Secteur de l’assurance : les organisations doivent devenir data-centric

Secteur de l’assurance : les organisations doivent devenir data-centric

La donnée est au cœur de toutes les problématiques qui se posent et s’imposent actuellement aux compagnies d’assurance, aux mutuelles et aux bancassureurs, qu’il s’agisse de respect des réglementations, de connaissance du client, de gestion du risque, de rénovation des processus de gestion, de baisse des coûts d’exploitation…

L’assurance, un monde (trop) cloisonné
Prospects, clients, partenaires, produits, souscriptions, contrats, sinistres, investissements, risques… sont autant de silos de données coexistant dans les systèmes d’information des compagnies d’assurance, quand ceux-ci ne sont pas doublés, ou plus, du fait des évolutions successives. Les organisations sont donc structurées autour des applications de gestion, et non des données. Or c’est la mise en œuvre du concept de data centricity qui permet de disposer d’une vision à 360° des clients, des opérations, des risques, des produits…

On voit dans d’autres secteurs que ce recentrage autour de la donnée est la clef de la digitalisation. Le constat est le suivant : si les données sont cohérentes et à jour, souvent en temps réel, au niveau de chaque application, les nombreux transferts entre applications et vers les entrepôts de données détruisent cette cohérence et provoquent des décalages qui empêchent d’avoir une vision consolidée et partagée entre les différents métiers. De plus, l’aspect « temps réel » disparaît du fait des délais de mise à jour des informations.

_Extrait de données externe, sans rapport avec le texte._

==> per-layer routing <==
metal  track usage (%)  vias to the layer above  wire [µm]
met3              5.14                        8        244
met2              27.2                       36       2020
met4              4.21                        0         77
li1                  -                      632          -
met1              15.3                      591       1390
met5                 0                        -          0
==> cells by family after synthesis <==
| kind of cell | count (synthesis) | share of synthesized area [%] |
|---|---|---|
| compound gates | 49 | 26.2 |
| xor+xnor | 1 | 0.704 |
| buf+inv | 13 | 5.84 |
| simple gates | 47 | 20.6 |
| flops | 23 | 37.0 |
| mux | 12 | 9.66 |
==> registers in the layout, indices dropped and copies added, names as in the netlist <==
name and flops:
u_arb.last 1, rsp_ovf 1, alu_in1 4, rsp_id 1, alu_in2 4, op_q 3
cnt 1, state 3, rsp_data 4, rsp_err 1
File: src/rtl/pipe_ctrl.sv
// Pipeline hazard/redirect controller: load-use bubbles, memory-wait holds,
// branch redirects and drained interrupt entry. Optional counters: PIPE_CTRL_PERF_EN.
module pipe_ctrl #(
    parameter int unsigned DRAIN_DEPTH = 2
) (
    input  logic        clk,
    input  logic        rst,
    input  logic [4:0]  id_rs1_raddr,
    input  logic [4:0]  id_rs2_raddr,
    input  logic [4:0]  ex_rd_waddr,
    input  logic        ex_is_load,
    input  logic        ex_branch_taken,
    input  logic [31:0] ex_branch_addr,
    input  logic        mem_busy,
    input  logic        irq_req,
    input  logic [31:0] trap_vec,
    output logic        hold_pc,
    output logic        hold_ifid,
    output logic        hold_idex,
    output logic        hold_exmem,
    output logic        flush_ifid,
    output logic        flush_idex,
    output logic        jump_en,
    output logic [31:0] jump_addr,
    output logic        irq_ack,
    output logic [31:0] stall_cnt,
    output logic [31:0] flush_cnt
);

    typedef enum logic [1:0] {
        RUN   = 2'd0,
        MWAIT = 2'd1,
        DRAIN = 2'd2,
        TRAP  = 2'd3
    } state_t;

    localparam logic [2:0] DRAIN_INIT = 3'(DRAIN_DEPTH);

    state_t     state, state_nxt;
    logic [2:0] drain_cnt, drain_cnt_nxt;
    logic       load_use;

    assign load_use = ex_is_load && (ex_rd_waddr != 5'd0) &&
                      ((ex_rd_waddr == id_rs1_raddr) || (ex_rd_waddr == id_rs2_raddr));

    always_ff @(posedge clk or posedge rst) begin
        if (rst) begin
            state     <= RUN;
            drain_cnt <= 3'd0;
        end else begin
            state     <= state_nxt;
            drain_cnt <= drain_cnt_nxt;
        end
    end

    always_comb begin
        state_nxt     = state;
        drain_cnt_nxt = drain_cnt;
        hold_pc       = 1'b0;
        hold_ifid     = 1'b0;
        hold_idex     = 1'b0;
        hold_exmem    = 1'b0;
        flush_ifid    = 1'b0;
        flush_idex    = 1'b0;
        jump_en       = 1'b0;
        jump_addr     = 32'd0;
        irq_ack       = 1'b0;

        if (!rst) begin
            if (mem_busy) begin
                // Whole pipe freezes; only RUN records that it is waiting.
                hold_pc    = 1'b1;
                hold_ifid  = 1'b1;
                hold_idex  = 1'b1;
                hold_exmem = 1'b1;
                if (state == RUN) begin
                    state_nxt = MWAIT;
                end
            end else begin
                case (state)
                    RUN, MWAIT: begin
                        if (ex_branch_taken) begin
                            jump_en    = 1'b1;
                            jump_addr  = ex_branch_addr;
                            flush_ifid = 1'b1;
                            flush_idex = 1'b1;
                        end else if (state == RUN && irq_req) begin
                            state_nxt     = DRAIN;
                            drain_cnt_nxt = DRAIN_INIT;
                        end else if (load_use) begin
                            hold_pc    = 1'b1;
                            hold_ifid  = 1'b1;
                            flush_idex = 1'b1;
                        end
                        if (state == MWAIT) begin
                            state_nxt = RUN;
                        end
                    end

                    DRAIN: begin
                        if (ex_branch_taken) begin
                            jump_en    = 1'b1;
                            jump_addr  = ex_branch_addr;
                            flush_ifid = 1'b1;
                            flush_idex = 1'b1;
                        end else if (load_use) begin
                            hold_pc    = 1'b1;
                            hold_ifid  = 1'b1;
                            flush_idex = 1'b1;
                        end else begin
                            hold_pc    = 1'b1;
                            flush_ifid = 1'b1;
                        end
                        // Trap entry is committed once draining starts; irq_req is not re-checked.
                        if (drain_cnt <= 3'd1) begin
                            state_nxt     = TRAP;
                            drain_cnt_nxt = 3'd0;
                        end else begin
                            drain_cnt_nxt = drain_cnt - 3'd1;
                        end
                    end

                    TRAP: begin
                        jump_en    = 1'b1;
                        jump_addr  = trap_vec;
                        irq_ack    = 1'b1;
                        flush_ifid = 1'b1;
                        flush_idex = 1'b1;
                        state_nxt  = RUN;
                    end

                    default: begin
                        state_nxt = RUN;
                    end
                endcase
            end
        end
    end

`ifdef PIPE_CTRL_PERF_EN
    logic [31:0] stall_q, flush_q;

    always_ff @(posedge clk or posedge rst) begin
        if (rst) begin
            stall_q <= 32'd0;
            flush_q <= 32'd0;
        end else begin
            if (hold_pc && (stall_q != 32'hFFFF_FFFF)) begin
                stall_q <= stall_q + 32'd1;
            end
            if (flush_idex && (flush_q != 32'hFFFF_FFFF)) begin
                flush_q <= flush_q + 32'd1;
            end
        end
    end

    assign stall_cnt = stall_q;
    assign flush_cnt = flush_q;
`else
    assign stall_cnt = 32'd0;
    assign flush_cnt = 32'd0;
`endif

endmodule
File: src/rtl/key_onehot_capture_pkg.sv
// Shared constants and helpers for the key capture front end.
package key_onehot_capture_pkg;
  localparam int N_KEYS = 10;
  localparam logic [N_KEYS-1:0] KEY_NONE = '0;

  function automatic int clog2(input int v);
    int r;
    int x;
    r = 0;
    x = v - 1;
    while (x > 0) begin
      r++;
      x = x >> 1;
    end
    return (r == 0) ? 1 : r;
  endfunction

  // Two's-complement trick isolates the lowest set bit.
  function automatic logic [N_KEYS-1:0] lowest_set(input logic [N_KEYS-1:0] v);
    return v & (~v + N_KEYS'(1));
  endfunction
endpackage

File: src/rtl/key_onehot_capture_if.sv
// Key capture bus: raw keys and clear in, latched one-hot/strobe/held out.
interface key_onehot_capture_if;
  import key_onehot_capture_pkg::*;

  logic [N_KEYS-1:0] key_raw;
  logic              clr;
  logic [N_KEYS-1:0] key_onehot;
  logic              key_strobe;
  logic              key_held;

  modport master (output key_raw, clr, input key_onehot, key_strobe, key_held);
  modport slave  (input key_raw, clr, output key_onehot, key_strobe, key_held);
endinterface
[config.mk]
export PLATFORM = sky130hd
export DESIGN_NAME = alu_issue_stage
export DESIGN_NICKNAME = d
export VERILOG_FILES = /design/src/rtl/alu_issue_stage.sv
export SDC_FILE = /design/constraint.sdc
export NUM_CORES = 1
export LEC_CHECK = 0
export CELL_PAD_IN_SITES_DETAIL_PLACEMENT = 1
export CELL_PAD_IN_SITES_GLOBAL_PLACEMENT = 1
export CORE_MARGIN = 8
export CORE_UTILIZATION = 42
export CTS_BUF_LIST = sky130_fd_sc_hd__clkbuf_2 sky130_fd_sc_hd__clkbuf_4 sky130_fd_sc_hd__clkbuf_8
export DETAILED_ROUTE_END_ITERATION = 10
export PLACE_DENSITY = 0.94
export SYNTH_ARGS = -nofsm -noshare
export SYNTH_HDL_FRONTEND = slang
export SYNTH_SLANG_ARGS = --single-unit
[constraint.sdc]
create_clock -name clk -period 8.1 [get_ports clk]
set_input_delay 0.81 -clock clk [delete_from_list [all_inputs] [get_ports clk]]
set_output_delay 0.81 -clock clk [all_outputs]
set_load 0.01 [all_outputs]
[src/rtl/alu_issue_stage.sv]
// Execute-stage issue front end: decodes ALUOp/funct into the ALU op code and buffers ops in a 2-entry skid FIFO.
// Optional statistics counters (issue_cnt, illegal_cnt) are built only when ISSUE_CNT_EN is defined.
module alu_issue_stage #(
    parameter int N     = 32,
    parameter int CNT_W = 32
) (
    input  logic         clk,
    input  logic         rst,
    input  logic         flush,
    input  logic         in_valid,
    output logic         in_ready,
    input  logic [1:0]   in_aluop,
    input  logic [5:0]   in_funct,
    input  logic [N-1:0] in_a,
    input  logic [N-1:0] in_b,
    output logic         out_valid,
    input  logic         out_ready,
    output logic [3:0]   out_op,
    output logic [N-1:0] out_a,
    output logic [N-1:0] out_b,
    output logic         out_illegal
`ifdef ISSUE_CNT_EN
    ,
    output logic [CNT_W-1:0] issue_cnt,
    output logic [CNT_W-1:0] illegal_cnt
`endif
);

    localparam int EW = 5 + 2 * N;

    logic [1:0]    count;
    logic [EW-1:0] ent0;
    logic [EW-1:0] ent1;
    logic [EW-1:0] in_ent;
    logic          push;
    logic          pop;

    // Returns {op[3:0], illegal}; anything not recognised decodes as op 0000 flagged illegal.
    function automatic logic [4:0] decode(input logic [1:0] aluop, input logic [5:0] funct);
        logic [4:0] r;
        r = {4'b0000, 1'b1};
        case (aluop)
            2'b00: r = {4'b0010, 1'b0};
            2'b01: r = {4'b0110, 1'b0};
            2'b10: begin
                case (funct)
                    6'b100000: r = {4'b0010, 1'b0};
                    6'b100010: r = {4'b0110, 1'b0};
                    6'b100100: r = {4'b0000, 1'b0};
                    6'b100101: r = {4'b0001, 1'b0};
                    6'b100111: r = {4'b1100, 1'b0};
                    6'b101010: r = {4'b0111, 1'b0};
                    default:   r = {4'b0000, 1'b1};
                endcase
            end
            default: r = {4'b0000, 1'b1};
        endcase
        return r;
    endfunction

    assign in_ent    = {decode(in_aluop, in_funct), in_a, in_b};
    assign in_ready  = (count != 2'd2);
    assign out_valid = (count != 2'd0);
    assign push      = in_valid & in_ready;
    assign pop       = out_valid & out_ready;
    assign {out_op, out_illegal, out_a, out_b} = ent0;

    // ent0 is always the head; it is only overwritten when a new head arrives, so out_* hold while empty.
    always_ff @(posedge clk or posedge rst) begin
        if (rst) begin
            count <= 2'd0;
            ent0  <= '0;
            ent1  <= '0;
        end else if (flush) begin
            count <= 2'd0;
        end else begin
            case ({push, pop})
                2'b10: begin
                    if (count == 2'd0) ent0 <= in_ent;
                    else               ent1 <= in_ent;
                    count <= count + 2'd1;
                end
                2'b01: begin
                    if (count == 2'd2) ent0 <= ent1;
                    count <= count - 2'd1;
                end
                2'b11: begin
                    ent0 <= in_ent;
                end
                default: ;
            endcase
        end
    end

`ifdef ISSUE_CNT_EN
    function automatic logic [CNT_W-1:0] sat_inc(input logic [CNT_W-1:0] c);
        return (&c) ? c : c + 1'b1;
    endfunction

    // Counters see only pops that actually complete; a flush cancels that cycle's pop.
    always_ff @(posedge clk or posedge rst) begin
        if (rst) begin
            issue_cnt   <= '0;
            illegal_cnt <= '0;
        end else if (pop && !flush) begin
            issue_cnt <= sat_inc(issue_cnt);
            if (out_illegal) illegal_cnt <= sat_inc(illegal_cnt);
        end
    end
`endif

endmodule

# Word-level counts from Yosys, hierarchy flattened
# Index checks and enable logic that the tools add are counted.
# classes
add_sub_neg	2
n_mul	0
div	0
magnitude_cmp	0
eq_ne	15
n_shift	0
mux	7
bitwise_logic	4
reduce_logical	7
# ops
operator	count
$pmux 69 s3	1
$mux 69	2
$eq 6x6->1 const B	6
$pmux 5 s6	1
$pmux 5 s3	1
$eq 2x2->1 const B	4
$ne 2x2->1 const B	3
$reduce_bool 3->1	2
$eq 2x1->1 const B	2
$logic_not 2->1	2
$pmux 2 s2	1
$reduce_and 4->1	1
$reduce_and 3->1	1
$add 2x1->2 const B	1
$and 1x1->1	2
$mux 2	1
$not 1->1	2
$reduce_bool 2->1	1
$sub 2x1->2 const B	1
# totals
register_bits	140
latch_bits	0
mem_bits_rw	0
romBits	0
input_bits	77
output_inout_bits	71
elab_cells	38
n_memories	0

# Longest topological paths before layout
# depth
depth_word	5
depth_mapped	8
depth_no_buf	4

# Worst setup path after synthesis
# Ideal clock, no wire load.
# synth_path
kind	input port to flip-flop
startpoint	input port out_ready
endpoint	register ent0[10]
setup_ps	83
arrival_time_ps	1870
t_required_ps	8017
path_slack_ps	6147
path_stages	8
n_path_buf	4
path_cell_list	buf_6 > mux2_4 > a32oi_2 > buf_6 > buf_6 > buf_6 > nand2_1 > o21ai_0
# synth_between
elab_chain_cells	4
elab_cells_between_ends	9
classes_between	5 x eq/ne; 1 x mux; 1 x bitwise; 2 x reduce/logical
# synth_rtl
element	line	text
start, declared	17	input logic out_ready,
$and 1x1->1 (*)	65	assign pop = out_valid & out_ready;
$eq 2x1->1 or $eq 2x2->1 (tied branches)	77	case ({push, pop})
$ne 2x2->1 (no source line) or $reduce_bool 3->1 (tied branches)	n/a	
$reduce_and 4->1 (no source line)	n/a	
end signal, assigned	79	if (count == 2'd0) ent0 <= in_ent;
end signal, assigned	84	if (count == 2'd2) ent0 <= ent1;
end signal, assigned	88	ent0 <= in_ent;
end, declared	32	logic [EW-1:0] ent0;
# Every way passes the cells marked *; elsewhere a longest branch is shown, timed or not.
# A chain may end at the register's enable or synchronous reset.

# Worst setup path in the final report
# layout_path
startpoint	input port out_ready
endpoint	register ent0[33]
# The elaborated chain is that of the path after synthesis.

==> results.tsv <==
metric	value	unit
reg2reg end	ent0[33]	
Die Wd	136	µm
final setup margin	4950	ps
Antenna diodes	0	
fraction of synthesized cell area in xor and xnor cells	0	%
1st-iter DRT viols	189	
height of the die	136	µm
VDD IR max	0.000118	V
most frequent cells in the layout	nand2_1 (269), clkdlybuf4s50_1 (147), dfrtp_1 (140)	
fmax	317	MHz
Leak	3.92	nW
DRT Wirelength	17.7	mm
largest fanout on the critical path	88	
Via Count	5026	
Setup crit end kind	flop	
worst slew pin tran	991	ps
initial antenna violation count	0	
pre-CTS worst setup slack	4510	ps
kind of critical path	input port to flop	
largest net degree at the start of global routing	89	
post-DP HPWL	12.3	mm
Final Cell Area	8010	µm²
Max-Cap Viols	0	
average cell area after synthesis	9.60	µm²
Via-to-Cell Ratio	5.24	
first-pass GRT wire length	29.1	mm
vias in the first global route	5630	
Hold WC Path Type	flop to flop	
Min Hold Slack	470	ps
Compound-Gate Fraction of Synth Area	7.59	%
DRT Pass-1 Iters	4	
Core Area	14300	µm²
Final Skew	6.22	ps
CTS tree	built	
DRT antenna net count	0	
Synthesis Warnings	0	
post-layout minimum cycle time	3150	ps
unrepaired setup endpoints after global routing	no	
Clock power frac	29.1	%
gr usage total	20.0	%
cts bufs inserted	17	
Setup crit start	out_ready	
Hold Vio Cnt, Final	0	
Metal-1 WL	7.16	mm
CP arrival	3410	ps
Seq pwr share	47.7	%
internal power	1.40	mW
Setup TNS	0	ps
Ports	148	
R2R Path Start	count[1]	
PwrDens	246	nW/µm²
Hold-fix buffers, CTS	0	
fin nets	842	
PortBufs	147	
Worst slew margin	34.0	%
crit path to	ent0[33]	
syn nets	709	
most common cell after layout, fill and taps aside	nand2_1	
status	complete, no violations	
Die ar.	18500	µm²
post-synthesis mux area share	11.0	%
Placement Rows	44	
post-CTS setup buffer count	0	
CTS H-tree depth	4	
Startpoint Class	input port	
Post-Synth Adder-Cell Area	0	%
Post-Synthesis Cells	632	
wire per inst	18.4	µm
setup slack, reg-to-reg	5560	ps
Worst-path clk slew	70	ps
CTS max path bufs	2	
Area Overhead vs Synth	32.1	%
layout cells sized above 1	5.67	%
Netlist cell types	36	
met3 routed WL	903	µm
DR DRC count	0	
Netlist Area Pre-Place	6060	µm²
Met2 Wirelength	9.29	mm
gpl congestion	0.751	
Tcrit/Tclk final	38.9	%
largest family of logic cells by synthesized area	simple AND/OR/NAND/NOR gates	
DP Area	7610	µm²
CTS Sinks	140	
fin. max-slew vios	0	
DR top layer	met4	
Post-Synth Simple-Gate Area	19.6	%
starting density of the core	42.4	%
Skew-Pair Late Insertion Delay	430	ps
remaining global-route overflow	0	
FF+latch count, synth	140	
CTS root buffer	clkbuf_8	
Seq/Total Area, Yosys	57.8	%
Sw Pwr	569	µW
Post-CTS Resized	0	
switch share	28.9	%
Setup violations, final	0	
Worst R2R Path Depth	5	
logic gate share of total power	23.2	%
WP data required	8360	ps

Tout l’enjeu consiste donc à moderniser progressivement les systèmes d’information (SI) pour supprimer les effets de silos et de cloisonnement afin de créer une vision globale d’un ensemble cohérent de données en temps réel. Cela permettra ensuite d’être capable de gérer des transactions fonctionnelles impliquant un ensemble d’applications indépendantes. C’est le cas par exemple pour une souscription en ligne, opération où CRM, tarificateur, moteur géospatial, évaluateur comportemental, formulaire dynamique, détecteur de fraude… sont sollicités tout au long de ce processus complexe pour aboutir à une acceptation du risque par signature électronique.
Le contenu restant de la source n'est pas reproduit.